Day #239:How Good Can You Get?

Thirty years ago, two Hungarian educators, László and Klara Polgár, decided to challenge the popular assumption that women don’t succeed in areas requiring spatial thinking, such as chess. They wanted to make a point about the power of education. The Polgárs home-schooled their three daughters, and as part of their education the girls started playing chess with their parents at a very young age. Their systematic training and daily practice paid off. By 2000, all three daughters had been ranked in the top ten female players in the world. The youngest, Judit, had become a grand master at age 15, breaking the previous record for the youngest person to earn that title, held by Bobby Fischer, by a month. Today Judit is one of the world’s top players and has defeated almost all the best male players.

Which raises the question, what determines how good you become in a given area of specialization? Is it genes,hard work or is it just the 10,000 hours you put in,as made popular by Malcolm Gladwell’s The Outliers?

To learn any new skill or gain expertise you need to practice, practice, practice. There isn’t much debate about that.

But here’s what you might not know: scientific research shows that the quality of your practice is just as important as the quantity.

And, more interestingly, these scientists also believe that expert-level performance is primarily the result of expert-level practice NOT due to innate talent.

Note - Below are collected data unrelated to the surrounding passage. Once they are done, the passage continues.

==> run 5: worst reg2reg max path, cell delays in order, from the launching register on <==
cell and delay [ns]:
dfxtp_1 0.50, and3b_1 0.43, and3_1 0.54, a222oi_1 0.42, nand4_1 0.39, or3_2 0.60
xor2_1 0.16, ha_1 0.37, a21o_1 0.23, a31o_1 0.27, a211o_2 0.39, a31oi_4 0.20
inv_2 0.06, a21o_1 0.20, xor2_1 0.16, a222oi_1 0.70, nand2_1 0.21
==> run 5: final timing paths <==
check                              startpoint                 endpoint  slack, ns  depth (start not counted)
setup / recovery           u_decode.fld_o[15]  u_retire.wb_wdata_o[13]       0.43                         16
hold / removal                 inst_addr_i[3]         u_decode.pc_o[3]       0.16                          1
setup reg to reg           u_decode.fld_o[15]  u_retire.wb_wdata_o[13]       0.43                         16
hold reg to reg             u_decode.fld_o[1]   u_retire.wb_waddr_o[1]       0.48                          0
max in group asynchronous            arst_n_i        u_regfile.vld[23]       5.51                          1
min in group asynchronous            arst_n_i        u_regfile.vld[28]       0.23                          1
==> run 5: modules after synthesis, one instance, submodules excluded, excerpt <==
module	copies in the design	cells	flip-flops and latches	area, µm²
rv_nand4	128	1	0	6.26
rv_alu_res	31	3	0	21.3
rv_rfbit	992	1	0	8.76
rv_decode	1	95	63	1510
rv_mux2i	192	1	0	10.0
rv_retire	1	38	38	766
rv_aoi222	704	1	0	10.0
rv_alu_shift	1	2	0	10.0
Context: an optimization exercise on an open-source flow, tuned for small area, a short achievable clock period and few clock cycles per item. The choices shown serve that exercise and are no tape-out recipe.
In this exercise RTL edits were held to simulation tests only and were not proved equivalent to the original.
No activity file was given, so power comes from the tool's default toggle rates.

// sha1_byte_stream_hasher
module sha1_byte_stream_hasher (
    input  logic        aclk,
    input  logic        aresetn,
    input  logic        s_tvalid,
    output logic        s_tready,
    input  logic [7:0]  s_tdata,    
    input  logic        s_tuser,    
    output logic        m_tvalid,
    input  logic        m_tready,
    output logic [39:0] m_tdata,    
    output logic        m_tlast     
);
    logic        drain, drain_end;
    logic        blk_full, blk_first, blk_last;
    logic [31:0] blk_top;
    sha1bs_ctrl u_ctrl (
        .aclk      (aclk),
        .aresetn   (aresetn),
        .s_tvalid  (s_tvalid),
        .s_tready  (s_tready),
        .s_tdata   (s_tdata),
        .s_tuser   (s_tuser),
        .drain     (drain),
        .drain_end (drain_end),
        .blk_full  (blk_full),
        .blk_top   (blk_top),
        .blk_first (blk_first),
        .blk_last  (blk_last)
    );
    sha1bs_datapath u_datapath (
        .aclk      (aclk),
        .aresetn   (aresetn),
        .blk_full  (blk_full),
        .blk_top   (blk_top),
        .blk_first (blk_first),
        .blk_last  (blk_last),
        .drain     (drain),
        .drain_end (drain_end),
        .m_tvalid  (m_tvalid),
        .m_tready  (m_tready),
        .m_tdata   (m_tdata),
        .m_tlast   (m_tlast)
    );
endmodule
Size: roughly 4400 cells after synthesis, about 55000 µm² of cells after synthesis.
Settings: LEC_CHECK=0, ABC_CLOCK_PERIOD_IN_PS=3000, CAP_MARGIN=20, CORE_MARGIN=2, CORE_UTILIZATION=40, PLACE_DENSITY=0.6, SLEW_MARGIN=20; clock period 7.0 ns.
run.sh (not shown) runs the stock make flow with config.mk's settings and CLKGATE_MAP_FILE= SYNTH_SCRIPT=/design/flow/synth_recipe.tcl, a recipe that flattens the netlist after the stock synthesis.
Testbench counts at the start, summed over its fixed seeds: cycles 81,053, bytes 53,936.
Edit:
- SETUP_SLACK_MARGIN: default -> 3.0
Effect: Power increases by about a fifth; clock-buffer cell count increases by 13; worst hold slack got worse by 0.0063 ns; first-iteration DRC count increases by a few percent; via count increases by a few percent; area after synthesis is unchanged; core utilization increases by 3.5 points; clock power hardly moves; die area does not change; flip-flop and latch count stays the same; fmax increases by a quarter to a third.

* * *

## JK
Another version of the RTL of sha1_byte_stream_hasher (not shown whole).
Size in the first run: ~6100 cells after synthesis, ~1700 flip-flops, roughly 56 I/O pins, about 64000 um2 of cells after synthesis.
export LEC_CHECK = 0
export ABC_AREA = 1
export CAP_MARGIN = 20
export CORE_MARGIN = 2
export CORE_UTILIZATION = 40
export CTS_CLUSTER_DIAMETER = 100
export CTS_CLUSTER_SIZE = 24
export PLACE_DENSITY = 0.6
export SETUP_SLACK_MARGIN = 4.05
export SLEW_MARGIN = 20
create_clock -name core_clock -period 7.0 [get_ports {aclk}]
Testbench counts of JK, summed over its fixed seeds: cycles 77,205, bytes 53,936.
### JK -> MS
- CTS_CLUSTER_DIAMETER changed from 100 to 90
- SETUP_SLACK_MARGIN changed from 4.05 to 3.9
- CTS_CLUSTER_SIZE changed from 24 to 20
- PLACE_DENSITY changed from 0.6 to 0.65
Findings:
Compared JK against MS; placement-stage cell area within noise.
Per the comparison of MS with JK, part of the power in combinational logic now sits lower; via count saw an increase.
Fmax | MS vs JK | MS slower
Power density of the placed cells for MS: 1.5% up relative to JK
Number of inverters outside the clock class in the layout: JK vs MS, no meaningful difference
Power of the sequential group essentially unchanged between MS and JK.
Minimum clock period after layout (lower): JK
Lower number of buffers created by CTS goes to JK over MS.

* * *

## old
sha1_byte_stream_hasher, a different RTL version from the one above (not shown whole).
Size in the first run: roughly 4700 cells after synthesis, ~1500 flip-flops, about 0.057 sq mm of cells after synthesis.
clock: 7.0 ns
lec_check: 0
cap_margin: 20
core_margin: 2
core_utilization: 55
place_density: 0.72
setup_slack_margin: 3.0
slew_margin: 20
Testbench counts of old, summed over its fixed seeds: cycles 77,189, bytes 53,936.
Input-level comparison between new and old:
Settings: PLACE_DENSITY changed from 0.72 to 0.6; CORE_UTILIZATION changed from 55 to 40.
[summary]
- old ended up with fewer cell instances than new did.
- [compare] base=old new=new: length in cells of the worst reg-to-reg path dropped 1, number of fillers in the final layout went up by 66%, number of violations reported at the end of detailed-routing iteration 0 fell by 849, relative area of non-clock buffer cells in the final design moved down.
- new gives more total wire length than old did.
- Of old and new, the run reporting the lower worst setup margin was old.
- | first-pass GRT wire length | new vs old | worse |
- Looking at count of clock-buffer cells in the layout, new sits 4.1% higher than old does.
- Re headroom to the max-slew limit: new is 3.3 points down on old.
- u_datapath.a_q[28]$_SDFF_PP0_ as the capture point of the worst path was reported by old, and u_datapath.h_q[27]$_DFFE_PP_ by new.

==> separate check: timing with driven ports <==
In the flow no input, the clock included, has a driving cell. The finished layouts below were timed again as built, in two steps.
Step 1 assumes that a clkbuf_16 drives the clock port and a buf_2 every other input.
Step 2, shift: input delay + t, output delay - t, t = (earliest + latest rising clock arrival at the registers) / 2. This alone moves slack from input paths to output paths.
Slacks: ideal ports / drivers / drivers and shift; pairs: ideal ports / drivers.
run | t, ns | slack for setup (ns) | worst setup path at the end | clock arrival spread, ns
the first run of note 1 | 0.822 | 1.094 / 1.094 / 1.094 | register to register | 0.048 / 0.048
the second run of note 1 | 0.831 | 2.460 / 2.460 / 2.422 | input to register | 0.058 / 0.058
JK | 0.805 | 3.903 / 3.903 / 3.233 | input to register | 0.052 / 0.051
MS | 0.829 | 3.782 / 3.782 / 3.120 | input to register | 0.059 / 0.059
old | 0.837 | 2.581 / 2.581 / 2.581 | register to register | 0.037 / 0.037
new | 0.849 | 2.749 / 2.749 / 2.749 | register to register | 0.042 / 0.041
After both steps every run listed still meets setup and hold. For JK, which loses most, drivers alone change the setup slack by 0.000 ns; drivers and shift together by -0.670 ns.
This design comes from an exercise in tuning for small area, a short achievable clock period and few clock cycles per item on the open sky130 flow, not from production work. In this exercise RTL edits were held to simulation tests only and were not proved equivalent to the original. No activity file was given, so power comes from the tool's default toggle rates.

==> flow/design.v <==
`timescale 1ns / 1ps
package ple_pkg;
   localparam int CAPACITY   = 64;
   localparam int DATA_WIDTH = 32;
   localparam int POS_W     = 7;
   localparam int VAL_W     = 32;
   localparam int CNT_OUT_W = 7;
   localparam int SLOT_W = $clog2(CAPACITY);
   localparam int CNT_W  = $clog2(CAPACITY + 1);
   localparam int CMP_W  = ((CNT_W > POS_W) ? CNT_W : POS_W) + 1;
   localparam int RD_W   = (DATA_WIDTH < VAL_W) ? DATA_WIDTH : VAL_W;
   typedef logic [SLOT_W-1:0]     ple_slot_type;
   typedef logic [CNT_W-1:0]      ple_cnt_type;
   typedef logic [DATA_WIDTH-1:0] ple_data_type;
   typedef enum logic [2:0] {
      OP_INS_FIRST = 3'd0,
      OP_INS_LAST  = 3'd1,
      OP_INS_POS   = 3'd2,
      OP_DEL_FIRST = 3'd3,
      OP_DEL_LAST  = 3'd4,
      OP_DEL_POS   = 3'd5,
      OP_READ      = 3'd6
   } ple_op_type;
   typedef enum logic [1:0] {
      STS_OK     = 2'd0,
      STS_BADPOS = 2'd1,
      STS_EMPTY  = 2'd2,
      STS_FULL   = 2'd3
   } ple_status_type;
   typedef enum logic [3:0] {
      ST_IDLE,
      ST_CHECK,
      ST_SCAN,
      ST_PRIME,
      ST_WALK,
      ST_LINK_A,
      ST_LINK_B,
      ST_UNLINK,
      ST_DONE
   } ple_state_type;
   typedef struct packed {
      logic         nxt_we;
      ple_slot_type nxt_addr;
      ple_slot_type nxt_data;
      logic         prv_we;
      ple_slot_type prv_addr;
      ple_slot_type prv_data;
      logic         elm_we;
      ple_slot_type elm_addr;
      ple_data_type elm_data;
   } ple_wr_type;
   typedef struct packed {
      ple_slot_type nxt;
      ple_slot_type prv;
      ple_data_type elm;
   } ple_rd_type;
endpackage
`timescale 1ns / 1ps
module ple_store
(
   input  logic         clock,
   input  ple_pkg::ple_slot_type rd_addr,
   input  ple_pkg::ple_wr_type   wr,
   output ple_pkg::ple_rd_type   rd_data
);
   ple_pkg::ple_slot_type nxt_mem [0:ple_pkg::CAPACITY-1];
   ple_pkg::ple_slot_type prv_mem [0:ple_pkg::CAPACITY-1];
   ple_pkg::ple_data_type elm_mem [0:ple_pkg::CAPACITY-1];
   ple_pkg::ple_rd_type   rd_ff;
   always_ff @(posedge clock) begin
      if (wr.nxt_we) begin
         nxt_mem[wr.nxt_addr] <= wr.nxt_data;
      end
      if (wr.prv_we) begin
         prv_mem[wr.prv_addr] <= wr.prv_data;
      end
      if (wr.elm_we) begin
         elm_mem[wr.elm_addr] <= wr.elm_data;
      end
   end
   always_ff @(posedge clock) begin
      rd_ff.nxt <= nxt_mem[rd_addr];
      rd_ff.prv <= prv_mem[rd_addr];
      rd_ff.elm <= elm_mem[rd_addr];
   end
   assign rd_data = rd_ff;
endmodule
From an optimization exercise on the open Yosys and OpenROAD flow, aimed at small area, a short achievable clock period and few clock cycles per item; shortcuts taken in it are not production practice.
Where RTL was checked, it was by simulation tests only, not by an equivalence proof against the original.
Power and IR drop assume default switching activity.

==> flow/design.v (excerpt) <==
module prefix_adder_top (
	input wire logic clk,
	input wire logic reset,
	input wire logic valid_in,
	input wire logic ready_in,
	input wire prefix_ctrl_pkg::tag_t tag_in,
	input wire prefix_data_pkg::block_t data_in,
	output logic busy,
	output logic ready_out,
	output logic valid_out,
	output prefix_ctrl_pkg::tag_t tag_out,
	output prefix_data_pkg::block_t data_out
);
==> module prefix_network, before the edit <==
module prefix_network (
	input wire logic clk,
	input wire logic enable,
	input wire prefix_data_pkg::block_t data_in,
	output prefix_data_pkg::block_t sums
);
	localparam int W = 8;
	localparam int N = 8;
	localparam int H = N / 2;
	localparam int J = 4;
	prefix_data_pkg::block_t layer1;
	prefix_data_pkg::block_t layer2;
	prefix_layer #(.SPAN(1)) u_layer1 (.sums_in(data_in), .sums_out(layer1));
	prefix_layer #(.SPAN(2)) u_layer2 (.sums_in(layer1), .sums_out(layer2));
	logic [N*W-1:0] flat2;
	assign flat2 = layer2;
	logic [N*W-1:0] next_sums;
	logic [H-1:0] next_carry;
	logic [N*W-1:0] held_sums;
	logic [H-1:0] held_carry;
	assign next_sums[H*W-1:0] = flat2[H*W-1:0];
	for (genvar i = H; i < N; i++) begin : g_upper
		if (J == 0) begin : g_none
			assign next_sums[i*W +: W] = flat2[i*W +: W];
			assign next_carry[i-H] = 1'b0;
		end else if (J >= W) begin : g_all
			assign next_sums[i*W +: W] = flat2[i*W +: W] + flat2[(H-1)*W +: W];
			assign next_carry[i-H] = 1'b0;
		end else begin : g_part
			logic [J:0] low;
			assign low = {1'b0, flat2[i*W +: J]} + {1'b0, flat2[(H-1)*W +: J]};
			assign next_sums[i*W +: W] = {flat2[i*W+J +: W-J], low[J-1:0]};
			assign next_carry[i-H] = low[J];
		end
	end
	always_ff @(posedge clk) begin
		if (enable) begin
			held_sums <= next_sums;
		end
	end
	if (J > 0 && J < W) begin : g_carry_reg
		always_ff @(posedge clk) begin
			if (enable) begin
				held_carry <= next_carry;
			end
		end
	end else begin : g_no_carry
		assign held_carry = '0;
	end
	prefix_finish u_finish (
		.held_sums(held_sums),
		.held_carry(held_carry),
		.sums(sums)
	);
endmodule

According to  K. Anders Ericsson, a psychologist and scientific researcher out of Florida State University in the paper titled The Role of Deliberate Practice in the Acquisition of Expert Performance:

We agree that expert performance is qualitatively different from normal performance and even that expert performers have characteristics and abilities that are qualitatively different from or at least outside the range of those of normal adults. However, we deny that these differences are immutable, that is, due to innate talent. Only a few exceptions, most notably height, are genetically prescribed. Instead, we argue that the differences between expert performers and normal adults reflect a life-long period of deliberate effort to improve performance in a specific domain.

Experts then, aren’t people with freakish natural abilities in a particular domain. Experts are experts at maintaining high-levels of practice and improving performance.

In other words, it’s not about what you’re born with. It’s about how consistently and deliberately you can work to improve your performance.